**** SOURCE INFORMATION

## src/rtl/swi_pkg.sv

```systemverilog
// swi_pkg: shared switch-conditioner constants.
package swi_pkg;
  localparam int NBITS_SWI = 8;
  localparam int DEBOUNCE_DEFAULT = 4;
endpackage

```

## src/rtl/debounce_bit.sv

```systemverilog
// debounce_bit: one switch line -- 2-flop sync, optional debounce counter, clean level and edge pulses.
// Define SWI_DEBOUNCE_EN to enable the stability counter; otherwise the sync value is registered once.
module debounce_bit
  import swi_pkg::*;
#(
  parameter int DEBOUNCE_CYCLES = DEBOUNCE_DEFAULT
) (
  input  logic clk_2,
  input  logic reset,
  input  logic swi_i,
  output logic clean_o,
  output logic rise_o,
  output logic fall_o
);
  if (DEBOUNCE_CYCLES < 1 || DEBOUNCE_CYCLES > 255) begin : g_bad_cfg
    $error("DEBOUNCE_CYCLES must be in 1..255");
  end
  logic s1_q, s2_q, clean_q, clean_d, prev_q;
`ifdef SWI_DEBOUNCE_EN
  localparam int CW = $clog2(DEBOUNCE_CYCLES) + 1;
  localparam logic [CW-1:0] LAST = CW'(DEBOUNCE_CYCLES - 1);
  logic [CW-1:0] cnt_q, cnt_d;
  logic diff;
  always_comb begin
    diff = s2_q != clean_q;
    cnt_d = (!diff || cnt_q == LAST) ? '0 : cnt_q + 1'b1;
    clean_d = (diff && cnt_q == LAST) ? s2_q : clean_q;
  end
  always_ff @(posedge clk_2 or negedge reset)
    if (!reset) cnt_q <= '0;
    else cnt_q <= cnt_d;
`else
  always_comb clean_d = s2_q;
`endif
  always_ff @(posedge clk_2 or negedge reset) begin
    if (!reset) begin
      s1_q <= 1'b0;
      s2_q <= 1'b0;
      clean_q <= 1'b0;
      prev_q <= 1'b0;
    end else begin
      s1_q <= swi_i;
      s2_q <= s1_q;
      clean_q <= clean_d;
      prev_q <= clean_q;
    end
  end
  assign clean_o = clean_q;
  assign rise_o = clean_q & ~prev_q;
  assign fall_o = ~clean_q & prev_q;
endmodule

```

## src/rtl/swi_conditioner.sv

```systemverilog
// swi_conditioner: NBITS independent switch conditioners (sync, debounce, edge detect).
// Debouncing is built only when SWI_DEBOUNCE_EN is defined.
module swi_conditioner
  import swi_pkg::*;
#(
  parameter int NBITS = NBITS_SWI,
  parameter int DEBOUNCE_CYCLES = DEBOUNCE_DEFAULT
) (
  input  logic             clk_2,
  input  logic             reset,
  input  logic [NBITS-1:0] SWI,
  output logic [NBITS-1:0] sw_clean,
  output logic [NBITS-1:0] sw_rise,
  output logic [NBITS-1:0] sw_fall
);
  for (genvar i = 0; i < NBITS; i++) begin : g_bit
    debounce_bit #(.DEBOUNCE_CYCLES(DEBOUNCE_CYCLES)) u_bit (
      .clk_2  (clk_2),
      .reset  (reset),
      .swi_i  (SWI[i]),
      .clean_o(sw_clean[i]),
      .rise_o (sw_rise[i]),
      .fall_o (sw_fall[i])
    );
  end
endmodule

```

********
**** SOURCE INFORMATION

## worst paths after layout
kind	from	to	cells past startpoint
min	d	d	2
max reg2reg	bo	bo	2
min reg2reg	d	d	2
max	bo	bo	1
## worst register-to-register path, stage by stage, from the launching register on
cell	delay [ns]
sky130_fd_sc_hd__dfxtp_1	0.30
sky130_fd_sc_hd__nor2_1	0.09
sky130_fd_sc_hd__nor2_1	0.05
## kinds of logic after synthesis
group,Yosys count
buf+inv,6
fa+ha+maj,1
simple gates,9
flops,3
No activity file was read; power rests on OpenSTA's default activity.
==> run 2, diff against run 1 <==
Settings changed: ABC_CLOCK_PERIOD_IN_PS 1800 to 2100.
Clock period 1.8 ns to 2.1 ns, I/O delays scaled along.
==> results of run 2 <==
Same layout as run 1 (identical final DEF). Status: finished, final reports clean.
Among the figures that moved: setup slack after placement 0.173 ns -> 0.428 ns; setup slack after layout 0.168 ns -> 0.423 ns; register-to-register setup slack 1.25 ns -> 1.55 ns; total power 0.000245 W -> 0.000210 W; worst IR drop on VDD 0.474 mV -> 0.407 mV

********
**** SOURCE INFORMATION

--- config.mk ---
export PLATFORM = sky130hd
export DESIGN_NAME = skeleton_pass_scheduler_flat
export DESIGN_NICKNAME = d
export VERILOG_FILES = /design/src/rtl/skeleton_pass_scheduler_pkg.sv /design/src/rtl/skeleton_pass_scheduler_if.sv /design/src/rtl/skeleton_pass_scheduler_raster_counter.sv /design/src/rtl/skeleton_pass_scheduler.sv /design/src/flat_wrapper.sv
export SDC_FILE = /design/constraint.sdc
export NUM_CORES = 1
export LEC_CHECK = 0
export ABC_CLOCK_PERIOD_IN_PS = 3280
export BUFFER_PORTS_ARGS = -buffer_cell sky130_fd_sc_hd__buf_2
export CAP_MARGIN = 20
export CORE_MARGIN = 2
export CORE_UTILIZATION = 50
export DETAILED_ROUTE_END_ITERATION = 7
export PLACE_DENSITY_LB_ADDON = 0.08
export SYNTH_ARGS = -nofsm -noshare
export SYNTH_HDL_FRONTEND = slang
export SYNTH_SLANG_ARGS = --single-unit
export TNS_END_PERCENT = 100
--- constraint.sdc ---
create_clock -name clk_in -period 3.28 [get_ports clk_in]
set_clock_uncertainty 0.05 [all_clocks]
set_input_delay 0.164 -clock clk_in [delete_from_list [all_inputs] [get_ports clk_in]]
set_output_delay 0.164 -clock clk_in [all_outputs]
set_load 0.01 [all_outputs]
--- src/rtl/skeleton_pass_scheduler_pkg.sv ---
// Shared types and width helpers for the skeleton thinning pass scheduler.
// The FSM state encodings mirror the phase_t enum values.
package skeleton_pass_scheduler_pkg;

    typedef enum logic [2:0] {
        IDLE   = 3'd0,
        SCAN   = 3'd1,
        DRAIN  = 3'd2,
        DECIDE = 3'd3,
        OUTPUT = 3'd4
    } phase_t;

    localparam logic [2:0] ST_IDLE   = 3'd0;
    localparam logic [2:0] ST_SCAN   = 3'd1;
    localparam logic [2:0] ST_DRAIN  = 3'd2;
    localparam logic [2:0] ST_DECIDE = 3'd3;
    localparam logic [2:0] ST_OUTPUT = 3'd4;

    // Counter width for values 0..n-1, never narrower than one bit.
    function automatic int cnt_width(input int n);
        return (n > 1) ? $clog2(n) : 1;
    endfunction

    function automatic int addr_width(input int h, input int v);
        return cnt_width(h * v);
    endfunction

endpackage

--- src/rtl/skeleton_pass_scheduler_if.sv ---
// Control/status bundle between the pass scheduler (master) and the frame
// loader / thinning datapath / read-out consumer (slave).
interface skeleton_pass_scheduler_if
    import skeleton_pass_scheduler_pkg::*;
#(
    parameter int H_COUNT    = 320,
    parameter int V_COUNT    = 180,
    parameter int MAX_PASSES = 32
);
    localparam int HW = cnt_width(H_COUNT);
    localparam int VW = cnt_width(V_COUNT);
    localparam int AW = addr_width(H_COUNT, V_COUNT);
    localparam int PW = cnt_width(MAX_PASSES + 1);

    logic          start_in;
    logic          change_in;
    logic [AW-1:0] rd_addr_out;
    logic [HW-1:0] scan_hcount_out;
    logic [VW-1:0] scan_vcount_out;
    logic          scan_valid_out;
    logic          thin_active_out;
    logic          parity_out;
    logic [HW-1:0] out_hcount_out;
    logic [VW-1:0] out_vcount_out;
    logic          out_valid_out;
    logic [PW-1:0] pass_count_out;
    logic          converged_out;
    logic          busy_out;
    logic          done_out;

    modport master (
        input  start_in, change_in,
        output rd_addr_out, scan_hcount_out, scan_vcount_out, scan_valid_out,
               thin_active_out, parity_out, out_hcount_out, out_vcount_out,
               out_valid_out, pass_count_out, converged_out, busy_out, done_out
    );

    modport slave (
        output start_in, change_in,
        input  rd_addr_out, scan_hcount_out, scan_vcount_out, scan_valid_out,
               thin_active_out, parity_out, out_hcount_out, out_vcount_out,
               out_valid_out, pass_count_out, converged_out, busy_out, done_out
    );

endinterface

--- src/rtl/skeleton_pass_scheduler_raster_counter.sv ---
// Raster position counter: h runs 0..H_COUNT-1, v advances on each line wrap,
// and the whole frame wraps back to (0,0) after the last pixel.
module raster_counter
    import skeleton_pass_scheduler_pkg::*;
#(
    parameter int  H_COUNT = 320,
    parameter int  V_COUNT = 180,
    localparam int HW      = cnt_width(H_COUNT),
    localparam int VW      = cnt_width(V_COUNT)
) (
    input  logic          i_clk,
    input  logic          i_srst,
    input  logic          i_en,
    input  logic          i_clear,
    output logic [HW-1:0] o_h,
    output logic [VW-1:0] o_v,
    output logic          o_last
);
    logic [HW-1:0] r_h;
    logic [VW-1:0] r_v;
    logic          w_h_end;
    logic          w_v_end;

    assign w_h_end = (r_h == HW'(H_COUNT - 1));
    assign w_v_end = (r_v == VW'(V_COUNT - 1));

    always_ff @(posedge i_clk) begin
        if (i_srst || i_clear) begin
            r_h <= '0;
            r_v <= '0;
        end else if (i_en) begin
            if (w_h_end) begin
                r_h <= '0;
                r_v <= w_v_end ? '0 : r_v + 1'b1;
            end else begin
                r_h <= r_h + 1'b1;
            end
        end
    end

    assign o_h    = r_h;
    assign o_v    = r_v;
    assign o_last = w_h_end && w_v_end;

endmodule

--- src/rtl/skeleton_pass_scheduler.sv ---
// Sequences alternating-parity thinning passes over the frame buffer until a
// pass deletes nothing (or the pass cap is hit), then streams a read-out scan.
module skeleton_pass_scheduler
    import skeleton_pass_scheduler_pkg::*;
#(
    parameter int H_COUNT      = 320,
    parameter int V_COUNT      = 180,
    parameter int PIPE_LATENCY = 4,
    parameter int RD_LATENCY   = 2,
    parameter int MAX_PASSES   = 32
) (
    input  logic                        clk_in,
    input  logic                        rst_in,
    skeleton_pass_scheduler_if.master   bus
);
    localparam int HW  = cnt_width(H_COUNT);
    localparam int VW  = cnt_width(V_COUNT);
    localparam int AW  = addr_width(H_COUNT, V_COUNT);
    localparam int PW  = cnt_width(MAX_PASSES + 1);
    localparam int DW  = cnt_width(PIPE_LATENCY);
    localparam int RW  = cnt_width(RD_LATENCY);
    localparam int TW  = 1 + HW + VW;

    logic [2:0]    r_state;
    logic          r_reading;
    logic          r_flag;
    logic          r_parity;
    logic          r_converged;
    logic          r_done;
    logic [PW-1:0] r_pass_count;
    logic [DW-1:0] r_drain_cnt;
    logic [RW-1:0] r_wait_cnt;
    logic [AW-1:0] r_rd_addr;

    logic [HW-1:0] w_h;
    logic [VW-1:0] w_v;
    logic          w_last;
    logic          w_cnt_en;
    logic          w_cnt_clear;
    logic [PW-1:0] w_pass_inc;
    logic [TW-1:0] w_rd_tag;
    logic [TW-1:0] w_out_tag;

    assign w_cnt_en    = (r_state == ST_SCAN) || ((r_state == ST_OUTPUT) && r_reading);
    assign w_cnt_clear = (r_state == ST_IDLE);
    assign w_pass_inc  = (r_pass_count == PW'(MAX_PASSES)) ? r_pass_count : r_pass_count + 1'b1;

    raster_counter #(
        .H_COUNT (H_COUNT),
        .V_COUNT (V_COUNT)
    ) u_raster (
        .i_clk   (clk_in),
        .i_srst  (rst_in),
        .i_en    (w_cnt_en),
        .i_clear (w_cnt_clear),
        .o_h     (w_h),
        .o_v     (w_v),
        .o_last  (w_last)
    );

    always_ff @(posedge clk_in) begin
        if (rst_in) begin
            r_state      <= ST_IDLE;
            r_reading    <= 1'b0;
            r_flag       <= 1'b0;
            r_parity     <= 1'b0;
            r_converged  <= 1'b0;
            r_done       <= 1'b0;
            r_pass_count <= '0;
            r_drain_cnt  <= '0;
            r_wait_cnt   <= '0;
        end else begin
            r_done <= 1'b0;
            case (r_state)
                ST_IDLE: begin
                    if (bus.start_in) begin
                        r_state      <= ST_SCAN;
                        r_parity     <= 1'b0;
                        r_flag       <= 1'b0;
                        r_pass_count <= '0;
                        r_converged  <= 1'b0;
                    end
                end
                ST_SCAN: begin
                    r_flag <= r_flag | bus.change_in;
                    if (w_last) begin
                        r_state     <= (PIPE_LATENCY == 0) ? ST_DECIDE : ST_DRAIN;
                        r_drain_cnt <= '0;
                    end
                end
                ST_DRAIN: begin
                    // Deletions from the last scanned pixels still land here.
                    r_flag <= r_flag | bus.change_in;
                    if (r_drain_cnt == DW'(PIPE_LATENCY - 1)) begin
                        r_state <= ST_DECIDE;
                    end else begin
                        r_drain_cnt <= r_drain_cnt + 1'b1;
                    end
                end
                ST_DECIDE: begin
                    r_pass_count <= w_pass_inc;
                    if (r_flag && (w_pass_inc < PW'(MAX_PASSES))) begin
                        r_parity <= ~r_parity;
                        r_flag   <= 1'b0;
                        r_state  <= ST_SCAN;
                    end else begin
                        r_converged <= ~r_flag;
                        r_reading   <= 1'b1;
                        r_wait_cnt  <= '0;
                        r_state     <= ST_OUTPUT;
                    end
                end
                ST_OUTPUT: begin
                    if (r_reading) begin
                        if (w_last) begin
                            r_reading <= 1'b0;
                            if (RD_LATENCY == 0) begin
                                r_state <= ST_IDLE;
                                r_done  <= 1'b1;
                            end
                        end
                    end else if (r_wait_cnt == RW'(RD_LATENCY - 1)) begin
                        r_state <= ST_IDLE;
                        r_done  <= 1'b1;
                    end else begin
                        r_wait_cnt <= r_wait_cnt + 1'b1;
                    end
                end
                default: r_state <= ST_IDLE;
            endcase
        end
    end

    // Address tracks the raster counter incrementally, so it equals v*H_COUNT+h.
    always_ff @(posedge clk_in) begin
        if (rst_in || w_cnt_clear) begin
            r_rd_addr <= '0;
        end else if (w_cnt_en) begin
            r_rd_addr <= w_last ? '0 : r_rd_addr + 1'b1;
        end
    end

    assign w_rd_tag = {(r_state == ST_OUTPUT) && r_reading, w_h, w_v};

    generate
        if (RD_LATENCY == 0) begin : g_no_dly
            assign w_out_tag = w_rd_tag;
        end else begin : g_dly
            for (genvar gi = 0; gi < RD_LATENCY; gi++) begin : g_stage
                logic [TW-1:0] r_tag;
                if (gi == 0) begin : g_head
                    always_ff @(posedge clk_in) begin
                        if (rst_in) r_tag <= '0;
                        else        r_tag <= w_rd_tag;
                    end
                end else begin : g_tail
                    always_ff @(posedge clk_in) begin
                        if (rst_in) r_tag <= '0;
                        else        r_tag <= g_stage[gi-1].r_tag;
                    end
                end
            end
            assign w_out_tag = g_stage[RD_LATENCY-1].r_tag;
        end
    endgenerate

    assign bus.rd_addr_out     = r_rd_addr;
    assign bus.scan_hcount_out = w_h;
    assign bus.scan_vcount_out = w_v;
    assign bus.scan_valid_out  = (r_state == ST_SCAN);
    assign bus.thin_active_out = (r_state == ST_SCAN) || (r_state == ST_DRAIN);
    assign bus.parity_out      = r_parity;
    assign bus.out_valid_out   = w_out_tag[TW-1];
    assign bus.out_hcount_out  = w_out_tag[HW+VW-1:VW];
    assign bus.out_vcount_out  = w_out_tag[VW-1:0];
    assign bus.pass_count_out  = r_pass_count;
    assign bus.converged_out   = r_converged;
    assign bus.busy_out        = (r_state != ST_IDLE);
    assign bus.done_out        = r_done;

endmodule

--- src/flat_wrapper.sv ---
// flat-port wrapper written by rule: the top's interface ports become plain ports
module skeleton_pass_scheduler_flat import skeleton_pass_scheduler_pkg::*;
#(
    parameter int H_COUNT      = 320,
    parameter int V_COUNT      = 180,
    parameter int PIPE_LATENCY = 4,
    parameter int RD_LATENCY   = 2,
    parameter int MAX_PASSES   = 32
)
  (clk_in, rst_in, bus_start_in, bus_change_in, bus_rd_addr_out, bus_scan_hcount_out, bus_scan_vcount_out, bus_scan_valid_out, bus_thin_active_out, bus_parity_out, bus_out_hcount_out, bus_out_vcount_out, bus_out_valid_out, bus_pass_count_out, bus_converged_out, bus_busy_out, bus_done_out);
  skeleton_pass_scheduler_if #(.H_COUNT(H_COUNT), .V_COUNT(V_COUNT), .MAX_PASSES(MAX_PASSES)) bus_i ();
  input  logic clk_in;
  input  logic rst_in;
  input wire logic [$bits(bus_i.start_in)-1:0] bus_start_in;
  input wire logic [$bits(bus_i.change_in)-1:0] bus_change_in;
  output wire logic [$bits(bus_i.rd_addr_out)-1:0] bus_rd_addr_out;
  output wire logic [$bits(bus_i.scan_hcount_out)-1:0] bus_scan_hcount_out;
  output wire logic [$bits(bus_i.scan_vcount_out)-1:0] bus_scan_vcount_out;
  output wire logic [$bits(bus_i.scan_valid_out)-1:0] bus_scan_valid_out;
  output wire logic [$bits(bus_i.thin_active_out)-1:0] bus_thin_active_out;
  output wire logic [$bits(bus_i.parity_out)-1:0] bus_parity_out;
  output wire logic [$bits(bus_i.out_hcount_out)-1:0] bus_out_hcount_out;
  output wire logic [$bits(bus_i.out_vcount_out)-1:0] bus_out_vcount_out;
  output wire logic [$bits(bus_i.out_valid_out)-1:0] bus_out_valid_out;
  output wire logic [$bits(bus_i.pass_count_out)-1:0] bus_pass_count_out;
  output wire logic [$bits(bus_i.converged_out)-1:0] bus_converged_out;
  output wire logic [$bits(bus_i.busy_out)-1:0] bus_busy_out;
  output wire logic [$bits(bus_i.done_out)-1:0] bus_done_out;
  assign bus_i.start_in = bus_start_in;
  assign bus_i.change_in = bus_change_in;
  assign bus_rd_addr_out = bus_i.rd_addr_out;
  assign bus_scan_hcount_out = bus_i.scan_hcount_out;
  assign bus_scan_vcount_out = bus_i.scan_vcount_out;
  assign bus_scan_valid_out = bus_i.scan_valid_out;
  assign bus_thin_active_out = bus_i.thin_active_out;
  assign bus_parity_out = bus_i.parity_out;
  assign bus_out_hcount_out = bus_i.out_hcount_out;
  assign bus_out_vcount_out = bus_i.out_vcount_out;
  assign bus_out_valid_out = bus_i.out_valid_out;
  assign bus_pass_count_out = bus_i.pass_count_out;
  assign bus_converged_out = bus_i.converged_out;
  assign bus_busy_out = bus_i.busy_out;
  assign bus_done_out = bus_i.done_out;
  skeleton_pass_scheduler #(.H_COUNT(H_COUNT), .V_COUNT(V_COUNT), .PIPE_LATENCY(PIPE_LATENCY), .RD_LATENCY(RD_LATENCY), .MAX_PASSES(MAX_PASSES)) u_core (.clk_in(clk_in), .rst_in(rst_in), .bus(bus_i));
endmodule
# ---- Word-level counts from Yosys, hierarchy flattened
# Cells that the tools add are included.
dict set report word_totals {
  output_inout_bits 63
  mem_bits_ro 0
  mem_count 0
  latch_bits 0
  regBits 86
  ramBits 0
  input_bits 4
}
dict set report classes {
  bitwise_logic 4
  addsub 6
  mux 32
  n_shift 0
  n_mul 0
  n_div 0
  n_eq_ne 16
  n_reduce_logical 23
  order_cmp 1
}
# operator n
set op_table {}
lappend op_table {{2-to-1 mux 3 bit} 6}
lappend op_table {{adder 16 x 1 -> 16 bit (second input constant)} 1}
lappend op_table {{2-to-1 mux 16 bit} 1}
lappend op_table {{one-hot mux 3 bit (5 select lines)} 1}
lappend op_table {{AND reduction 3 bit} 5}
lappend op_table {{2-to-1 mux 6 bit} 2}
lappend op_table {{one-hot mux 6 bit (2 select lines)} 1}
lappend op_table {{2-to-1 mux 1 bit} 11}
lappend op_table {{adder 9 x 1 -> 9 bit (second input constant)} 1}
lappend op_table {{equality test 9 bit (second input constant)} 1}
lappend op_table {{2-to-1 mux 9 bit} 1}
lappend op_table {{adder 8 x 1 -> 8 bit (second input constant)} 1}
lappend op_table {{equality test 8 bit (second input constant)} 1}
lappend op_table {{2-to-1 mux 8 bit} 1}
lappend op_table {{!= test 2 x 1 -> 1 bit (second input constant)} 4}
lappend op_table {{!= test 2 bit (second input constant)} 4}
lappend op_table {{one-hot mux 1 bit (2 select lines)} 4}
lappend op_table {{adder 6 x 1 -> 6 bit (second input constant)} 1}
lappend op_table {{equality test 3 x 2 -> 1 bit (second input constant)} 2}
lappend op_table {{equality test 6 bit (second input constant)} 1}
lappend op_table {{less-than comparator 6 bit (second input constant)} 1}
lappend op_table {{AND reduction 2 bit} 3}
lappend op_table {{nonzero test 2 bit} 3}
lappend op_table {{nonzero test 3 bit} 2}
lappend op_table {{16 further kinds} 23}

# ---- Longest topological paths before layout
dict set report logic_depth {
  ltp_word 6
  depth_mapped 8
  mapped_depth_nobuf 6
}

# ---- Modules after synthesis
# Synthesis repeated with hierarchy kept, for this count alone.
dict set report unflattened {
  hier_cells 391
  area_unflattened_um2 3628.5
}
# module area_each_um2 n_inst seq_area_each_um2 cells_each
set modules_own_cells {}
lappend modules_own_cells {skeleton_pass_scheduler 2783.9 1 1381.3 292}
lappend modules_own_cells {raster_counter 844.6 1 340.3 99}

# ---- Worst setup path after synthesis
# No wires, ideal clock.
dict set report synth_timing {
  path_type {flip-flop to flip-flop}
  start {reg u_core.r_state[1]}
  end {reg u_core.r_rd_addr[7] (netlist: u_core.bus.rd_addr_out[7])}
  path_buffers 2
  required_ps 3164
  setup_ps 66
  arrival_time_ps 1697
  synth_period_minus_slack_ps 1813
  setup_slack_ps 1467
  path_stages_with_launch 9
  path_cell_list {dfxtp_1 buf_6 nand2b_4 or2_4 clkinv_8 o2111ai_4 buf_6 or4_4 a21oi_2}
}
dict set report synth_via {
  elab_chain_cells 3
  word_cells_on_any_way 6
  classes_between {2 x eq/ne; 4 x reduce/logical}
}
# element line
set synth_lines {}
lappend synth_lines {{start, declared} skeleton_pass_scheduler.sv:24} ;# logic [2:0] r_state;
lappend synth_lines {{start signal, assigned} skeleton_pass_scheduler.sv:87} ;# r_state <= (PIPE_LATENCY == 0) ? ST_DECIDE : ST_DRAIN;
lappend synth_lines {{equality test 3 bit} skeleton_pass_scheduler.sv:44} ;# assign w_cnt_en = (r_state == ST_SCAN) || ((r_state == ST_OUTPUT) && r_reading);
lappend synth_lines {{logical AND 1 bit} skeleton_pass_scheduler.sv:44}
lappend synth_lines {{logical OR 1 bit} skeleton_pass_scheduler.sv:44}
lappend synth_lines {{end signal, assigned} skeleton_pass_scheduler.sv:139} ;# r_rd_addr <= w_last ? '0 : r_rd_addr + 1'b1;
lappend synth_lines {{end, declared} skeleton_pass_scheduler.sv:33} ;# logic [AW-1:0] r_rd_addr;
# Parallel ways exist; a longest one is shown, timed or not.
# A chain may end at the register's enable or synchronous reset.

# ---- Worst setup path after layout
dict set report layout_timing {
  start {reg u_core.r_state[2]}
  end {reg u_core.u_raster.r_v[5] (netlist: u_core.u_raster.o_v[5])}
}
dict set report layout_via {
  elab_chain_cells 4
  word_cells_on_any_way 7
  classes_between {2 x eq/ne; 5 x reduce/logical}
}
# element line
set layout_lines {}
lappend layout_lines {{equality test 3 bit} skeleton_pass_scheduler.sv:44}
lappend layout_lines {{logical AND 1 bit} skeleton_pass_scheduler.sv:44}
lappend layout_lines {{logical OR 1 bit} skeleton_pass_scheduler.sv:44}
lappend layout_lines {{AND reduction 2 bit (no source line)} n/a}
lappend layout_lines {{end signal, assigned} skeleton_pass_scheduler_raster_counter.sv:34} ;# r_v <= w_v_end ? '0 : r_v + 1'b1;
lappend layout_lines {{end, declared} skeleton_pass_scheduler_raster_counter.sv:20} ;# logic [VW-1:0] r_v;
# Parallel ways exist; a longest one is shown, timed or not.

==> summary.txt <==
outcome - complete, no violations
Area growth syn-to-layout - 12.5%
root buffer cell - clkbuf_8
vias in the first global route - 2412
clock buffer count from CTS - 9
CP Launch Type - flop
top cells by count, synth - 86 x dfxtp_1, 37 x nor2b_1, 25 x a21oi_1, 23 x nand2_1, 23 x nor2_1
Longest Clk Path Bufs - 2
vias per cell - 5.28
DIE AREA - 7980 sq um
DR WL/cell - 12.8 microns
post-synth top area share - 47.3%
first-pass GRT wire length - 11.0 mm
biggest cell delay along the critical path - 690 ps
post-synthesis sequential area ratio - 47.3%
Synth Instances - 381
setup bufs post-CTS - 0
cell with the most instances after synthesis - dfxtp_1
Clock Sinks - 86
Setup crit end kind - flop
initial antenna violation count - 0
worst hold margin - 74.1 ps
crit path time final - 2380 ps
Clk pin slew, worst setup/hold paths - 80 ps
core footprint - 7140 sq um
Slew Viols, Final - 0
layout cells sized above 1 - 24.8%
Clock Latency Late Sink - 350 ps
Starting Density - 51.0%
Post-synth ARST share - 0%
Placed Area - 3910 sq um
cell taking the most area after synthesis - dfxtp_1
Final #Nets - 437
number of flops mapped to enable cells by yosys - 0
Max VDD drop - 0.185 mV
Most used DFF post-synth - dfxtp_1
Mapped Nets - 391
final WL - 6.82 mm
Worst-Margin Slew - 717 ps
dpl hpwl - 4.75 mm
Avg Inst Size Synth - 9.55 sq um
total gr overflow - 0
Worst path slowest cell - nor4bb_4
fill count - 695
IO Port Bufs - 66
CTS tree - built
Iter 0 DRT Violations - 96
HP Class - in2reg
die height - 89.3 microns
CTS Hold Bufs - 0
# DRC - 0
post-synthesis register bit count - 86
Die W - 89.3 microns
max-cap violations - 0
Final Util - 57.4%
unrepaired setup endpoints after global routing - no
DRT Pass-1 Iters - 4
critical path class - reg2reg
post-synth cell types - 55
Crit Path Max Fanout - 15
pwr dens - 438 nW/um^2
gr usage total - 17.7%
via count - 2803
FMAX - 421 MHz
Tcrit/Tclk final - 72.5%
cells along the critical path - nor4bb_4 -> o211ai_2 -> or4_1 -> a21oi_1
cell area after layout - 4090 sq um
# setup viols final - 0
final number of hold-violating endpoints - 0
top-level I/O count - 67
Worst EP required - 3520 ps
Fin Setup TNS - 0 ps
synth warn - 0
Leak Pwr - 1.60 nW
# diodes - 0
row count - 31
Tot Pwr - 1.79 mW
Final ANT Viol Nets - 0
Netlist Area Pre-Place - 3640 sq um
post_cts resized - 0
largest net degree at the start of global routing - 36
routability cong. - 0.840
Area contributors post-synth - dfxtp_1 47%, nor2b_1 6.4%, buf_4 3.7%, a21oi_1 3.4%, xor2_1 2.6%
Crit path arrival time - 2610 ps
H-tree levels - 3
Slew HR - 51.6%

********

Give back the records above exactly, limited to the lines between the one holding "## worst paths after layout" and the one holding "Same layout as", inclusive.

ANSWER:
## worst paths after layout
kind	from	to	cells past startpoint
min	d	d	2
max reg2reg	bo	bo	2
min reg2reg	d	d	2
max	bo	bo	1
## worst register-to-register path, stage by stage, from the launching register on
cell	delay [ns]
sky130_fd_sc_hd__dfxtp_1	0.30
sky130_fd_sc_hd__nor2_1	0.09
sky130_fd_sc_hd__nor2_1	0.05
## kinds of logic after synthesis
group,Yosys count
buf+inv,6
fa+ha+maj,1
simple gates,9
flops,3
No activity file was read; power rests on OpenSTA's default activity.
==> run 2, diff against run 1 <==
Settings changed: ABC_CLOCK_PERIOD_IN_PS 1800 to 2100.
Clock period 1.8 ns to 2.1 ns, I/O delays scaled along.
==> results of run 2 <==
Same layout as run 1 (identical final DEF). Status: finished, final reports clean.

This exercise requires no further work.